На пороге появился Эшбури: он нагнулся, чтобы не задеть головой
— Можно войти?
— Вы уже вошли наполовину, как теперь сказать: нельзя? — улыбнулся Намаз. — Заходите, прошу.
— Я вам не помешал? — спросил Эшбури виновато.
— Нет, ничего, — успокоил друга Намаз. — Я сам хотел вызвать вас. За водой отправили человека?
— Двоих отправил с шестью бурдюками.
— Кто стоит на карауле?
— Хатам и Аваз-кривой.
— Я тысячу раз просил вас не называть Аваза Кривым.
— Но и он зовет меня Столбом.
— Тогда ладно, значит, вы квиты.
— Намазбай, я зашел к вам посоветоваться. Сегодня четверг, как вы знаете, день поминовения усопших. Вон уже сколько времени там и сям мы оставляем могилы своих друзей, погибших за святое дело. Стоило бы помянуть их… Если вы согласны, я дал бы указание приготовиться.
— Надо с Абдукадырхаджой-ака поговорить…
— Он и просил меня пойти к вам. Мулла Булак, Рахим Кары, Мулла Ачилди и сам Абдукадырхаджа-ака вчетвером будут молиться.
— Я согласен. Велите зарезать двух барашков.
— Спасибо, Намазбай.
— Отправьте в ближайший кишлак хурджин серебра, пусть раздадут бедным, вдовам и сиротам, чтоб они поминали в своих молитвах добрым словом шахидов [41] .
— Вот это здорово! — воскликнул довольный Эшбури и стал было пятиться к двери, но столкнулся с входящим Авазом.
41
Шахид — павший за правое дело.
— Вот Столб несчастный, куда ни пойду, всюду дорогу перегораживает! — засмеялся Аваз.
— Конечно, наткнешься, раз уж ты Кривой: куда идешь — не видишь, — тут же парировал Эшбури.
— Я слушаю, Аваз, — сказал Намаз.
— Кенджа Кара прибыл из Каттакургана, пропустить?
— Немедленно!
Немного спустя в дверь просунулось лоснящееся от пота черное лицо Кенджи Кара. Он с таким проворством кинулся под ноги Намаза, что Насиба испуганно вздрогнула, в первую секунду решив, что что-то тяжелое и черное упало с потолка.

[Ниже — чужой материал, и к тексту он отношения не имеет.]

module uart_rx (
    input  wire        clock,
    input  wire        resetn,
    input  wire [15:0] bauddiv_i,   
    input  wire        rx_i,
    output wire [ 7:0] rx_byte_o,
    output wire        rx_o,
    output wire        rx_busy_o
);
  (* ASYNC_REG = "TRUE" *) reg rx_q, rx_qq;
  reg sample_q, start_q, stop_q, hbit_q, cmpl_q;
  reg [15:0] counter_q;
  reg [ 7:0] rx_byte_q;
  reg [ 2:0] byte_cnt_q;
  wire rx, zero, sample_en, shift_en, last_shift;
  assign rx = !rx_qq;
  assign zero = counter_q == '0;
  assign sample_en = counter_q == {1'b0, bauddiv_i[15:1]};
  assign shift_en = zero && sample_q && start_q && !stop_q;
  assign last_shift = byte_cnt_q == 3'd7 && shift_en;
  assign rx_o = cmpl_q;
  assign rx_byte_o = rx_byte_q;
  assign rx_busy_o = sample_q | start_q | stop_q | hbit_q | cmpl_q;
  always_ff @(posedge clock)
    if (!resetn) rx_q <= 1'b1;
    else rx_q <= rx_i;
  always_ff @(posedge clock)
    if (!resetn) rx_qq <= 1'b1;
    else rx_qq <= rx_q;
  always_ff @(posedge clock)
    if ((!rx & !(sample_q | start_q)) || zero || !resetn || (sample_en & sample_q & rx & !start_q) || rx_o)
      counter_q <= bauddiv_i;
    else counter_q <= counter_q - 1'b1;
  always_ff @(posedge clock)
    if (rx_o || !resetn) sample_q <= 1'b0;
    else if (!sample_q) sample_q <= rx;
  always_ff @(posedge clock)
    if (rx_o || !resetn) start_q <= 1'b0;
    else if (!start_q) start_q <= sample_en & sample_q & rx;
  always_ff @(posedge clock)
    if (rx_o || !resetn) rx_byte_q <= 8'd0;
    else if (shift_en) rx_byte_q <= {rx_qq, rx_byte_q[7:1]};
  always_ff @(posedge clock)
    if (rx_o || !resetn) byte_cnt_q <= 3'd0;
    else if (shift_en) byte_cnt_q <= byte_cnt_q + 1'b1;
  always_ff @(posedge clock)
    if (rx_o || !resetn) stop_q <= 1'b0;
    else if (!stop_q) stop_q <= last_shift;
  always_ff @(posedge clock)
    if (rx_o || !resetn) hbit_q <= 1'b0;
    else if (stop_q && (counter_q == '0)) hbit_q <= 1'b1;
  always_ff @(posedge clock)
    if (rx_o || !resetn) cmpl_q <= 1'b0;
    else if (hbit_q && (counter_q == {1'b0, bauddiv_i[15:1]})) cmpl_q <= 1'b1;
endmodule
`default_nettype none
module TL_UART #(
    parameter [15:0] C_DEFAULT_BAUD_RATE = 16'd868,
    parameter C_DEFAULT_TX_ON = 1,
    parameter C_DEFAULT_RX_ON = 1,
    parameter C_TILELINK_ID_WIDTH = 1
) (
    input  wire                           uart_clock_i,
    input  wire                           uart_reset_i,
    input  wire [                    2:0] uart_a_opcode,
    input  wire [                    2:0] uart_a_param,
    input  wire [                    2:0] uart_a_size,
    input  wire [C_TILELINK_ID_WIDTH-1:0] uart_a_source,
    input  wire [                   11:0] uart_a_address,
    input  wire [                    3:0] uart_a_mask,
    input  wire [                   31:0] uart_a_data,
    input  wire                           uart_a_corrupt,
    input  wire                           uart_a_valid,
    output wire                           uart_a_ready,
    output wire [                    2:0] uart_d_opcode,
    output wire [                    1:0] uart_d_param,
    output wire [                    2:0] uart_d_size,
    output wire [C_TILELINK_ID_WIDTH-1:0] uart_d_source,
    output wire                           uart_d_denied,
    output wire [                   31:0] uart_d_data,
    output wire                           uart_d_corrupt,
    output wire                           uart_d_valid,
    input  wire                           uart_d_ready,
    input  wire                           UART_RX,
    output wire                           UART_TX,
    output wire                           UART_RX_IRQ,
    output wire                           UART_TX_IRQ
);
  localparam AW = 12;
  localparam IW = C_TILELINK_ID_WIDTH;
  wire          a_ready;
  wire          a_valid;
  wire [   2:0] a_opcode;
  /*verilator lint_off UNUSED*/
  wire [   2:0] a_param;
  /*verilator lint_on UNUSED*/
  wire [   2:0] a_size;
  wire [IW-1:0] a_source;
  wire [  11:0] a_address;
  wire [   3:0] a_mask;
  wire [  31:0] a_data;
  wire          a_corrupt;
  wire          d_ready;
  reg  [   2:0] d_opcode_q;
  reg  [   1:0] d_param_q;
  reg  [   2:0] d_size_q;
  reg  [IW-1:0] d_source_q;
  reg           d_denied_q;
  reg  [  15:0] d_data_q;
  reg           d_corrupt_q;
  reg           d_valid_q;
localparam [2:0] Get = 3'd4;
localparam [2:0] PutFullData = 3'd0;
localparam [2:0] PutPartialData = 3'd1;
localparam [2:0] ArithmeticData = 3'd2;
localparam [2:0] LogicalData = 3'd3;
localparam [2:0] AMOXOR = 3'd0;
localparam [2:0] AMOOR = 3'd1;
localparam [2:0] AMOAND = 3'd2;
localparam [2:0] AMOSWAP = 3'd3;
localparam [2:0] AMOMIN = 3'd0;
localparam [2:0] AMOMAX = 3'd1;
localparam [2:0] AMOMINU = 3'd2;
localparam [2:0] AMOMAXU = 3'd3;
localparam [2:0] AMOADD = 3'd4;
function automatic TL_isWriteTo(input [AW-1:0] address, input [AW-1:0] address_t);
  TL_isWriteTo = (address == address_t) && a_valid && (d_ready || !d_valid_q) && (a_opcode==PutFullData || a_opcode==PutPartialData || a_opcode==ArithmeticData || a_opcode==LogicalData);
endfunction
function automatic TL_isReadTo(input [AW-1:0] address, input [AW-1:0] address_t);
  TL_isReadTo = (address == address_t) && a_valid && (d_ready || !d_valid_q) && (a_opcode == Get || a_opcode==ArithmeticData || a_opcode==LogicalData);
endfunction
function automatic [2:0] TL_RetCode();
  TL_RetCode = (a_opcode == PutFullData || a_opcode == PutPartialData) ? 3'd0 : 3'd1;
endfunction
  assign d_ready = uart_d_ready;
  assign a_ready = d_ready || !d_valid_q;
  assign uart_d_opcode = d_opcode_q;
  assign uart_d_param = d_param_q;
  assign uart_d_size = d_size_q;
  assign uart_d_source = d_source_q;
  assign uart_d_denied = d_denied_q;
  assign uart_d_data = {16'd0, d_data_q};
  assign uart_d_corrupt = d_corrupt_q;
  assign uart_d_valid = d_valid_q;
  tl_skdbf #(
      .DW  (58 + IW),
      .SYNC(0)
  ) skdbf_inst (
      .clk_i(uart_clock_i),
      .rst_i(uart_reset_i),
      .combinational_ready_i(a_ready),
      .cycle_data_o({a_opcode, a_param, a_size, a_source, a_address, a_mask, a_data, a_corrupt}),
      .cycle_vld_o(a_valid),
      .registered_ready_o(uart_a_ready),
      .registered_data_i({
        uart_a_opcode,
        uart_a_param,
        uart_a_size,
        uart_a_source,
        uart_a_address,
        uart_a_mask,
        uart_a_data,
        uart_a_corrupt
      }),
      .registered_vld_i(uart_a_valid)
  );
  localparam [11:0] REG_UART_CTRL = 12'h000;  
  localparam [11:0] REG_UART_STATUS = 12'h004;   
  localparam [11:0] REG_UART_FIFOAX = 12'h008;   
  localparam [11:0] REG_UART_BAUDDIV = 12'h00C;   
  logic [15:0] UARTCTRL_q, UARTSTATS_q, FIFOAX_q, BAUDDIV_q, DATA_r;
  wire tx_dequeue, rx_enqueue, tx_full, tx_empty, rx_full, rx_empty, tx_underflow, tx_overflow, rx_underflow, rx_overflow, rx_threshold, tx_threshold, rx_busy, tx_busy;
  wire [7:0] rx_char, tx_char, rx_head;
  assign FIFOAX_q[7:0] = rx_empty ? 8'd0 : rx_head;
  reg
      RX_q,
      TX_q,
      RX_WATERMARK_IRQ_q,
      TX_WATERMARK_IRQ_q,
      RX_WATERMARK_IRQEN_q,
      TX_WATERMARK_IRQEN_q;
  reg [4:0] RX_WATERMARK_q, TX_WATERMARK_q;
  assign UARTCTRL_q = {
    2'd0, TX_WATERMARK_IRQEN_q, RX_WATERMARK_IRQEN_q, TX_WATERMARK_q, RX_WATERMARK_q, TX_q, RX_q
  };
  assign FIFOAX_q[15:8] = 8'd0;
  assign UARTSTATS_q = {
    8'd0,
    tx_busy,
    TX_WATERMARK_IRQ_q,
    tx_empty,
    tx_full,
    rx_busy,
    RX_WATERMARK_IRQ_q,
    rx_empty,
    rx_full
  };
  assign UART_RX_IRQ = RX_WATERMARK_IRQ_q;
  assign UART_TX_IRQ = TX_WATERMARK_IRQ_q;
  logic [15:0] w_val;
  assign w_val = a_data[15:0];
  always_ff @(posedge uart_clock_i)
    if (uart_reset_i) TX_q <= C_DEFAULT_TX_ON == 1 ? 1'b1 : 1'b0;
    else if (TL_isWriteTo(a_address, REG_UART_CTRL)) TX_q <= w_val[1];
  always_ff @(posedge uart_clock_i)
    if (uart_reset_i) RX_q <= C_DEFAULT_RX_ON == 1 ? 1'b1 : 1'b0;
    else if (TL_isWriteTo(a_address, REG_UART_CTRL)) RX_q <= w_val[0];
  always_ff @(posedge uart_clock_i)
    if (uart_reset_i) RX_WATERMARK_q <= 5'd0;
    else if (TL_isWriteTo(a_address, REG_UART_CTRL)) RX_WATERMARK_q <= w_val[6:2];
  always_ff @(posedge uart_clock_i)
    if (uart_reset_i) TX_WATERMARK_q <= 5'd0;
    else if (TL_isWriteTo(a_address, REG_UART_CTRL)) TX_WATERMARK_q <= w_val[11:7];
  always_ff @(posedge uart_clock_i)
    if (uart_reset_i) RX_WATERMARK_IRQEN_q <= 1'b0;
    else if (TL_isWriteTo(a_address, REG_UART_CTRL)) RX_WATERMARK_IRQEN_q <= w_val[12];
  always_ff @(posedge uart_clock_i)
    if (uart_reset_i) TX_WATERMARK_IRQEN_q <= 1'b0;
    else if (TL_isWriteTo(a_address, REG_UART_CTRL)) TX_WATERMARK_IRQEN_q <= w_val[13];
  always_ff @(posedge uart_clock_i)
    if (uart_reset_i) RX_WATERMARK_IRQ_q <= 1'b0;
    else if (TL_isWriteTo(a_address, REG_UART_STATUS)) RX_WATERMARK_IRQ_q <= w_val[2];
    else if (RX_WATERMARK_IRQEN_q & rx_threshold & !RX_WATERMARK_IRQ_q) RX_WATERMARK_IRQ_q <= 1'b1;
    else if (!RX_WATERMARK_IRQEN_q) RX_WATERMARK_IRQ_q <= 1'b0;
  always_ff @(posedge uart_clock_i)
    if (uart_reset_i) TX_WATERMARK_IRQ_q <= 1'b0;
    else if (TL_isWriteTo(a_address, REG_UART_STATUS)) TX_WATERMARK_IRQ_q <= w_val[6];
    else if (TX_WATERMARK_IRQEN_q & tx_threshold) TX_WATERMARK_IRQ_q <= 1'b1;
    else if (!TX_WATERMARK_IRQEN_q) TX_WATERMARK_IRQ_q <= 1'b0;
  always_ff @(posedge uart_clock_i)
    if (uart_reset_i) BAUDDIV_q <= C_DEFAULT_BAUD_RATE;
    else if (TL_isWriteTo(a_address, REG_UART_BAUDDIV)) BAUDDIV_q <= w_val[15:0];
  always_comb
    if (TL_isReadTo(a_address, REG_UART_CTRL)) DATA_r = UARTCTRL_q;
    else if (TL_isReadTo(a_address, REG_UART_STATUS)) DATA_r = UARTSTATS_q;
    else if (TL_isReadTo(a_address, REG_UART_FIFOAX)) DATA_r = FIFOAX_q;
    else if (TL_isReadTo(a_address, REG_UART_BAUDDIV)) DATA_r = BAUDDIV_q;
    else DATA_r = 16'd0;
  always_ff @(posedge uart_clock_i)
    if (uart_reset_i) begin
      d_valid_q <= 1'b0;
    end else if (a_valid && (d_ready || !d_valid_q)) begin
      d_valid_q <= 1'b1;
      d_opcode_q <= TL_RetCode();
      d_param_q <= '0;
      d_size_q <= a_size;
      d_source_q <= a_source;
      d_denied_q <= 1'b0;
      d_data_q <= DATA_r;
      d_corrupt_q <= 1'b0;
    end else if (d_ready) begin
      d_valid_q <= 1'b0;
    end
  fifo_sync #(
      .FW(32),
      .DW(8),
      .MD(1),
      .SYNC_RD(0)
  ) rx_fifo_inst (
      .clk_i(uart_clock_i),
      .reset_i(uart_reset_i),
      .wr_en_i(UARTCTRL_q[0] & rx_enqueue),
      .wr_data_i(rx_char),
      .full_o(rx_full),
      .rd_i(TL_isReadTo(a_address, REG_UART_FIFOAX)),
      .rd_data_o(rx_head),
      .empty_o(rx_empty),
      .underflow_o(rx_underflow),
      .overflow_o(rx_overflow),
      .threshold_i(UARTCTRL_q[6:2]),
      .threshold_o(rx_threshold)
  );
  fifo_sync #(
      .FW(32),
      .DW(8),
      .MD(1),
      .SYNC_RD(0)
  ) tx_fifo_inst (
      .clk_i(uart_clock_i),
      .reset_i(uart_reset_i),
      .wr_en_i(TL_isWriteTo(a_address, REG_UART_FIFOAX)),
      .wr_data_i(a_data[7:0]),
      .full_o(tx_full),
      .rd_i(tx_dequeue),
      .rd_data_o(tx_char),
      .empty_o(tx_empty),
      .underflow_o(tx_underflow),
      .overflow_o(tx_overflow),
      .threshold_i(UARTCTRL_q[11:7]),
      .threshold_o(tx_threshold)
  );
  uart_rx uart_reciever (
      .clock(uart_clock_i),
      .resetn(!uart_reset_i),
      .bauddiv_i(BAUDDIV_q),
      .rx_i(UART_RX),
      .rx_byte_o(rx_char),
      .rx_o(rx_enqueue),
      .rx_busy_o(rx_busy)
  );
  uart_tx uart_trasmitter (
      .clock(uart_clock_i),
      .resetn(!uart_reset_i),
      .bauddiv_i(BAUDDIV_q),
      .tx_i(UARTCTRL_q[1] & !tx_empty),
      .tx_byte_i(tx_char),
      .tx_dequeue_o(tx_dequeue),
      .tx_o(UART_TX),
      .tx_busy_o(tx_busy)
  );
  /*verilator lint_off UNUSED*/
  wire unused;
  assign unused = (|a_data[31:16]) | tx_underflow | rx_underflow | tx_overflow | rx_overflow | (|a_mask) | a_corrupt;
  /*verilator lint_on UNUSED*/
endmodule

— Бек-ака! — простонал Кенджа Кара, размазывая по лицу слезы.
— Что стряслось?
— Не казните — помилуйте!..
— Да говори же, в чем дело!
— Всю дорогу летел, плакал… извелся весь, что несу вам недобрую весть. Боюсь, заговорю — язык мой несчастный отвалится.
— Говори же, иначе я сам вырву твой язык! — взревел Намаз, выходя из себя.
То ли Кенджа Кара и вправду испугался, что Намаз приведет свою угрозу в исполнение, то ли решил, что поиграл достаточно, но у него слезы вмиг иссякли, голос стал сухим, деловым.